Als eine der Grundlagen der Waldorfpädagogik kann die Orientierung Rudolf Steiners gelten, dass jeder gute Unterricht eine religiöse Dimension haben sollte. Damit meinte er nicht, dass bestimmte Inhalte des Religiösen in die verschiedenen Unterrichte einbezogen werden sollten. Er zielte vielmehr auf die im Unterricht entstehende Stimmung des Staunens gegenüber der Welt in ihrer Vielfalt, der Demut gegenüber den  großen Zusammenhängen, die man im Unterricht denken lernt und schließlich der Gewissheit, dass mein wachsendes Verständnis etwas für die Welt bedeutet und ich Verantwortung dafür trage. Diese „Gemütsqualitäten“ beschreibt er ausführlich als förderlich für die gesamte Entwicklung des Kindes, sowohl in geistig – seelischer, als auch in leiblicher Hinsicht. So ist das religiöse Element an der Waldorfschule eine pädagogische und keine weltanschauliche Grundlage.

Im Hinblick auf den Religionsunterricht als solchen gilt das eben Gesagte natürlich auch: die Waldorfschule misst ihm vom pädagogischen her eine zentrale Bedeutung bei, hält sich aber in Bezug auf die Inhalte ganz zurück. Von Beginn an war klar: der Religionsunterricht ist ein „exterritorialer Unterricht“, d. h. er wird „von außen“, aus der sonstigen Lebenswelt des Kindes, in die Schule hereingetragen. Am Anfang waren es die Religionslehrer der katholischen und evangelischen Kinder, die für den Unterricht in die Schule kamen. Da die erste Waldorfschule viele konfessionslos gewordene Arbeiterkinder unterrichtete, entstand das Bedürfnis, auch für diese Kinder etwas Entsprechendes einzurichten. Die damit beauftragten Lehrer gehörten fast durchweg dem Schulkollegium an, verstanden sich aber von Beginn an in dieser Aufgabe ebenso wie ihre konfessionellen Kollegen  als „exterritorial“: sie gaben diesen Unterricht, den „Freien Religionsunterricht“, im Auftrag der Anthroposophischen Gesellschaft. Und schließlich kamen zu diesen drei Gruppierungen noch die Kinder und Lehrer hinzu, die sich mit der in dieser Zeit entstehenden Christengemeinschaft verbunden fühlten.

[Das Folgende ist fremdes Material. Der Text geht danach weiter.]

Source: an optimization exercise on an open RTL-to-GDS flow (aim: small area and a short achievable clock period). Production flows keep margins and buffers that such runs may drop. At most, simulation tests tie the RTL to the original design; equivalence was not proved. No activity file was given, so power comes from the tool's default toggle rates.

== v32 ==
## execStage
module execStage (
    input  logic                 clk,
    input  logic                 rstN,
    input  logic                 inValid,
    input  execPkg::opcodeE               opcode,
    input  logic [execPkg::DataWidth-1:0] operandA,
    input  logic [execPkg::DataWidth-1:0] operandB,
    input  logic [execPkg::DataWidth-1:0] immediate,
    input  logic [execPkg::AddrWidth-1:0] pc,
    input  logic [execPkg::AddrWidth-1:0] stackTop,
    output logic                 outValid,
    output logic                 regWriteEn,
    output logic                 writeFromMem,
    output logic [execPkg::DataWidth-1:0] writeData,
    output logic                 memReadEn,
    output logic                 memWriteEn,
    output logic [execPkg::AddrWidth-1:0] memAddr,
    output logic [execPkg::DataWidth-1:0] memWriteData,
    output logic                 branchTaken,
    output logic [execPkg::AddrWidth-1:0] branchTarget,
    output logic                 pushReturn,
    output logic                 popReturn,
    output logic                 illegalOp
);
    logic        regWrite, memRead, memWrite, isBranch, isJpc, isBrfl;
    logic        stackPush, stackPop, isCompare, isDiv, illegal;
    logic [15:0] divB3;
    logic [15:0] dataResult, addrResult;
    logic        cmpEqual, cmpLess;
    controlDecoder controlDecoder_i (
        .opcode(opcode), .regWrite(regWrite), .memRead(memRead), .memWrite(memWrite),
  ...
==> module aluCore, before the edit <==
module aluCore (
    input  logic [5:0]  opcode,
    input  logic [15:0] operandA,
    input  logic [15:0] operandB,
    input  logic [15:0] immediate,
    input  logic [15:0] pc,
    input  logic [15:0] stackTop,
    output logic [15:0] dataResult,
    output logic [15:0] addrResult,
    output logic [15:0] divB3,        
    output logic        cmpEqual,
    output logic        cmpLess
);
    assign divB3 = operandB + {operandB[14:0], 1'b0};
    logic [7:0] quotHi;
    logic [7:0] rem [0:4];
    assign rem[0] = '0;
    for (genvar k = 0; k < 4; k++) begin : gDiv
        localparam int W = 2*k + 2;
        logic [W-1:0] t, r;
        if (k == 0) begin : gT0
            assign t = operandA[15:14];
        end else begin : gTn
            assign t = {rem[k][W-3:0], operandA[15-2*k:14-2*k]};
        end
        divStep4 #(.W(W)) uStep (.t(t), .b(operandB), .b3(divB3), .q(quotHi[7-2*k:6-2*k]), .r(r));
        assign rem[k+1] = 8'(r);
    end
    logic        isShl, isShr;
    logic [15:0] aRev, mulA, mulB, product, productRev, shiftOneHot;
    assign isShl = (opcode == 6'd12);
    assign isShr = (opcode == 6'd13);
    assign shiftOneHot = 16'd1 << operandB[3:0];
    for (genvar b = 0; b < 16; b++) begin : gRev
        assign aRev[b]       = operandA[15-b];
        assign productRev[b] = product[15-b];
    end
    assign mulA = isShr ? aRev : operandA;
    assign mulB = (isShl || isShr) ? shiftOneHot : operandB;
    mulLow16 uMul (.a(mulA), .b(mulB), .p(product));
    logic opMem1, opAdd, opSub, opCall, opJpc;
    assign opMem1 = (opcode == 6'd0) || (opcode == 6'd3);
    assign opAdd  = (opcode == 6'd6);
    assign opSub  = (opcode == 6'd7) || (opcode == 6'd14);
    assign opCall = (opcode == 6'd19);
    assign opJpc  = (opcode == 6'd17);
    logic [15:0] addX, addY;
    logic [16:0] sum;
    assign addX = (opCall || opJpc) ? pc : operandA;
    always_comb begin
        if (opAdd)                    addY = operandB;
        else if (opSub)               addY = ~operandB;
        else if (opMem1 || opJpc)     addY = immediate;
        else                          addY = '0;
    end
    assign sum = {1'b0, addX} + {1'b0, addY} + 17'(opSub || opCall);
    assign cmpLess  = ~sum[16];
    assign cmpEqual = (sum[15:0] == '0);
    always_comb begin
        case (opcode)
            6'd0, 6'd1, 6'd3, 6'd4, 6'd6, 6'd7, 6'd19:
                           dataResult = sum[15:0];
            6'd2:          dataResult = immediate;
            6'd8, 6'd12:   dataResult = product;
            6'd9:          dataResult = {quotHi, rem[4]};
            6'd10:         dataResult = operandA & operandB;
            6'd11:         dataResult = operandA | operandB;
            6'd13:         dataResult = productRev;
            6'd15:         dataResult = ~operandA;
            default:       dataResult = operandB;     
        endcase
    end
    always_comb begin
        case (opcode)
            6'd17:         addrResult = sum[15:0];    
            6'd18:         addrResult = immediate;    
            6'd20:         addrResult = stackTop;     
            6'd16, 6'd19:  addrResult = operandA;     
            default:       addrResult = operandB;     
        endcase
    end
endmodule
export LEC_CHECK = 0
export ABC_AREA = 1
export CAP_MARGIN = 20
export CORE_MARGIN = 2
export CORE_UTILIZATION = 40
export PLACE_DENSITY = 0.6
export SLEW_MARGIN = 20
create_clock -name core_clock -period 32.0 [get_ports {clk}]
standard.sh (not shown) runs the stock make flow with config.mk's settings and CLKGATE_MAP_FILE= SYNTH_SCRIPT=/design/flow/synth_recipe.tcl, a recipe that flattens the netlist after the stock synthesis.
==> flow/flow/run.sh <==
#!/bin/bash
# The standard ORFS flow with three changes: synthesis leaves adders to ABC
# (no full/half-adder cell extraction), ports are buffered with buf_2, and
# timing repair aims at a setup slack margin of 19 ns. make's output goes to
# standard.log; each tool's own log is under orfs/logs.
bash standard.sh ADDER_MAP_FILE= SETUP_SLACK_MARGIN=19 "BUFFER_PORTS_ARGS=-buffer_cell sky130_fd_sc_hd__buf_2" finish > standard.log 2>&1
What v17 does differently from v32 at the input level:
--- a/flow/design.v
+++ b/flow/design.v
@@ -150,29 +150,39 @@
     assign sum = {1'b0, addX} + {1'b0, addY} + 17'(opSub || opCall);
     assign cmpLess  = ~sum[16];
     assign cmpEqual = (sum[15:0] == '0);
+    logic [3:0]  logicTable;
+    logic [15:0] logicResult;
     always_comb begin
         case (opcode)
-            6'd0, 6'd1, 6'd3, 6'd4, 6'd6, 6'd7, 6'd19:
-                           dataResult = sum[15:0];
-            6'd2:          dataResult = immediate;
-            6'd8, 6'd12:   dataResult = product;
-            6'd9:          dataResult = {quotHi, rem[4]};
-            6'd10:         dataResult = operandA & operandB;
-            6'd11:         dataResult = operandA | operandB;
-            6'd13:         dataResult = productRev;
-            6'd15:         dataResult = ~operandA;
-            default:       dataResult = operandB;     
+            6'd5:    logicTable = 4'b1010;     
+            6'd10:   logicTable = 4'b1000;     
+            6'd11:   logicTable = 4'b1110;     
+            6'd15:   logicTable = 4'b0011;     
+            default: logicTable = 4'b0000;
         endcase
     end
-    always_comb begin
-        case (opcode)
-            6'd17:         addrResult = sum[15:0];    
-            6'd18:         addrResult = immediate;    
-            6'd20:         addrResult = stackTop;     
-            6'd16, 6'd19:  addrResult = operandA;     
-            default:       addrResult = operandB;     
-        endcase
+    for (genvar b = 0; b < 16; b++) begin : gLogic
+        assign logicResult[b] = logicTable[{operandA[b], operandB[b]}];
     end
+    logic selSum, selImm, selProd, selProdRev, isDivOp;
+    assign selSum     = (opcode == 6'd0) || (opcode == 6'd1) || (opcode == 6'd3) || (opcode == 6'd4) ||
+                        (opcode == 6'd6) || (opcode == 6'd7) || (opcode == 6'd19);
+    assign selImm     = (opcode == 6'd2);
+    assign selProd    = (opcode == 6'd8) || (opcode == 6'd12);
+    assign selProdRev = (opcode == 6'd13);
+    assign isDivOp    = (opcode == 6'd9);
+    logic [15:0] otherResult;
+    assign otherResult = ({16{selSum}} & sum[15:0]) | ({16{selImm}} & immediate) |
+                         ({16{selProd}} & product) | ({16{selProdRev}} & productRev) | logicResult;
+    assign dataResult = isDivOp ? {quotHi, rem[4]} : otherResult;
+    logic selB, selA, selSum2, selImm2, selStack;
+    assign selB     = (opcode == 6'd3) || (opcode == 6'd4) || (opcode == 6'd9);
+    assign selA     = (opcode == 6'd16) || (opcode == 6'd19);
+    assign selSum2  = (opcode == 6'd17);
+    assign selImm2  = (opcode == 6'd18);
+    assign selStack = (opcode == 6'd20);
+    assign addrResult = ({16{selB}} & operandB) | ({16{selA}} & operandA) | ({16{selSum2}} & sum[15:0]) |
+                        ({16{selImm2}} & immediate) | ({16{selStack}} & stackTop);
 endmodule
 module divTail (
     input  logic [7:0]  quotHi,
==> notes.md <==
v32 consumes less power than v17.
Compared v17 against v32; register area share after synthesis within noise.
Between v17 and v32, the difference in share of the clock period used by the worst path is negligible.
Compared with v32, in v17 headroom to the max-slew limit shows a reduction of 5.4 points; layout-stage area growth over the synthesis result shows a reduction of 0.87 points; final cell count shows a reduction of about 0.8%.
Final core utilization in v17 is 0.50 points below v32.
Summary of the comparison: detailed-router iteration count before antenna repair is higher in v17, relative to v32.
Standby leakage power shrinks slightly when moving from v32 to v17.
v17 vs v32, layout multi-input combinational cell count went down by 21.
Hold slack, v17 and v32, higher one = v17.
v17 — area of all placed cells without fillers 230 um2 lower, v32 as reference
First-pass GRT wire length shrinks by a few percent when moving from v32 to v17.
Function not checked in v17: the RTL went through the layout flow alone.
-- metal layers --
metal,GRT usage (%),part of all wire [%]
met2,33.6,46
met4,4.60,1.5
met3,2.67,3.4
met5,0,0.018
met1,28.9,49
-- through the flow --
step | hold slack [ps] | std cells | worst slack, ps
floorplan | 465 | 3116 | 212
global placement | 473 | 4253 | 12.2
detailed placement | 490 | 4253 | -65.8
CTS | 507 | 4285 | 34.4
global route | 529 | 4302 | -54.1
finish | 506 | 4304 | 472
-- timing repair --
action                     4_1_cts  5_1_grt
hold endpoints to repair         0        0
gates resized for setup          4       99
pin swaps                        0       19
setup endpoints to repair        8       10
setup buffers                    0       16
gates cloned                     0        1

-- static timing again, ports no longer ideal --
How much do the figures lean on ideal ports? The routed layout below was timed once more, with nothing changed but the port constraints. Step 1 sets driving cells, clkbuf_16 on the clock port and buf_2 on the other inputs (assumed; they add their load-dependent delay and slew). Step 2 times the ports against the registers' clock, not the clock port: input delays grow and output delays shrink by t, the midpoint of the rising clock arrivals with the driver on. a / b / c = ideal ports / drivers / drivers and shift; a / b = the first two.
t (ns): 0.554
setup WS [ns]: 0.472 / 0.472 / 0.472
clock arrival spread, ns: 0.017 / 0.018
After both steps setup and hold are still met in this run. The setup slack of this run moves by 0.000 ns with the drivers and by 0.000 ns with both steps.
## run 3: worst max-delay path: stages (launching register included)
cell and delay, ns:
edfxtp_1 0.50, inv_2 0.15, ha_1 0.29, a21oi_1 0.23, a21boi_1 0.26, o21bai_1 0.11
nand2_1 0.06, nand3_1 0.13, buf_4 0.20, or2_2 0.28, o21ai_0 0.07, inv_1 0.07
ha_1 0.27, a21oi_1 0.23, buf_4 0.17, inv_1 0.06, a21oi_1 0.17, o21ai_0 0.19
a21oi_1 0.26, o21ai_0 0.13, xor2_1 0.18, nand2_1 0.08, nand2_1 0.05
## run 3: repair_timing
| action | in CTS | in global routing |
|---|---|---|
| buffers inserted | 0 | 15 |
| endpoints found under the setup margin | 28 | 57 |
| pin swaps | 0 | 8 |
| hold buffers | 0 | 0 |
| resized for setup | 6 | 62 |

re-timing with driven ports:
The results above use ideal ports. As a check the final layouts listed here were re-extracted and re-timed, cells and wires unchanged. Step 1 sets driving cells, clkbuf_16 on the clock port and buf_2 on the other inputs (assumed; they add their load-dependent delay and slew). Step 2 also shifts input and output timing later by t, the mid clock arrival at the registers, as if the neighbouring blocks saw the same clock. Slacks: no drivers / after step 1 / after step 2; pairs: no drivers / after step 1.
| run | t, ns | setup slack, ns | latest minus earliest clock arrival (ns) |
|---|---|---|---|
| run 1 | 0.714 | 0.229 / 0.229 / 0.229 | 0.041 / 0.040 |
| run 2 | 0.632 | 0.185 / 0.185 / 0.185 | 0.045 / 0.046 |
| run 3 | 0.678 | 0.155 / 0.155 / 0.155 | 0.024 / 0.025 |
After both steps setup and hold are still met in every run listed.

An dieser Grundkonstellation hat sich seitdem nichts geändert. Auch an unserer Schule teilen sich die Klassen für die Religionsstunde in die Gruppen auf, denen sich die Kinder und ihre Eltern zugehörig fühlen: den evangelischen und katholischen Unterricht, der, bedingt durch die Gruppengrößen, oft gemeinsam erteilt wird, den freien Religionsunterricht und den Unterricht der Christengemeinschaft.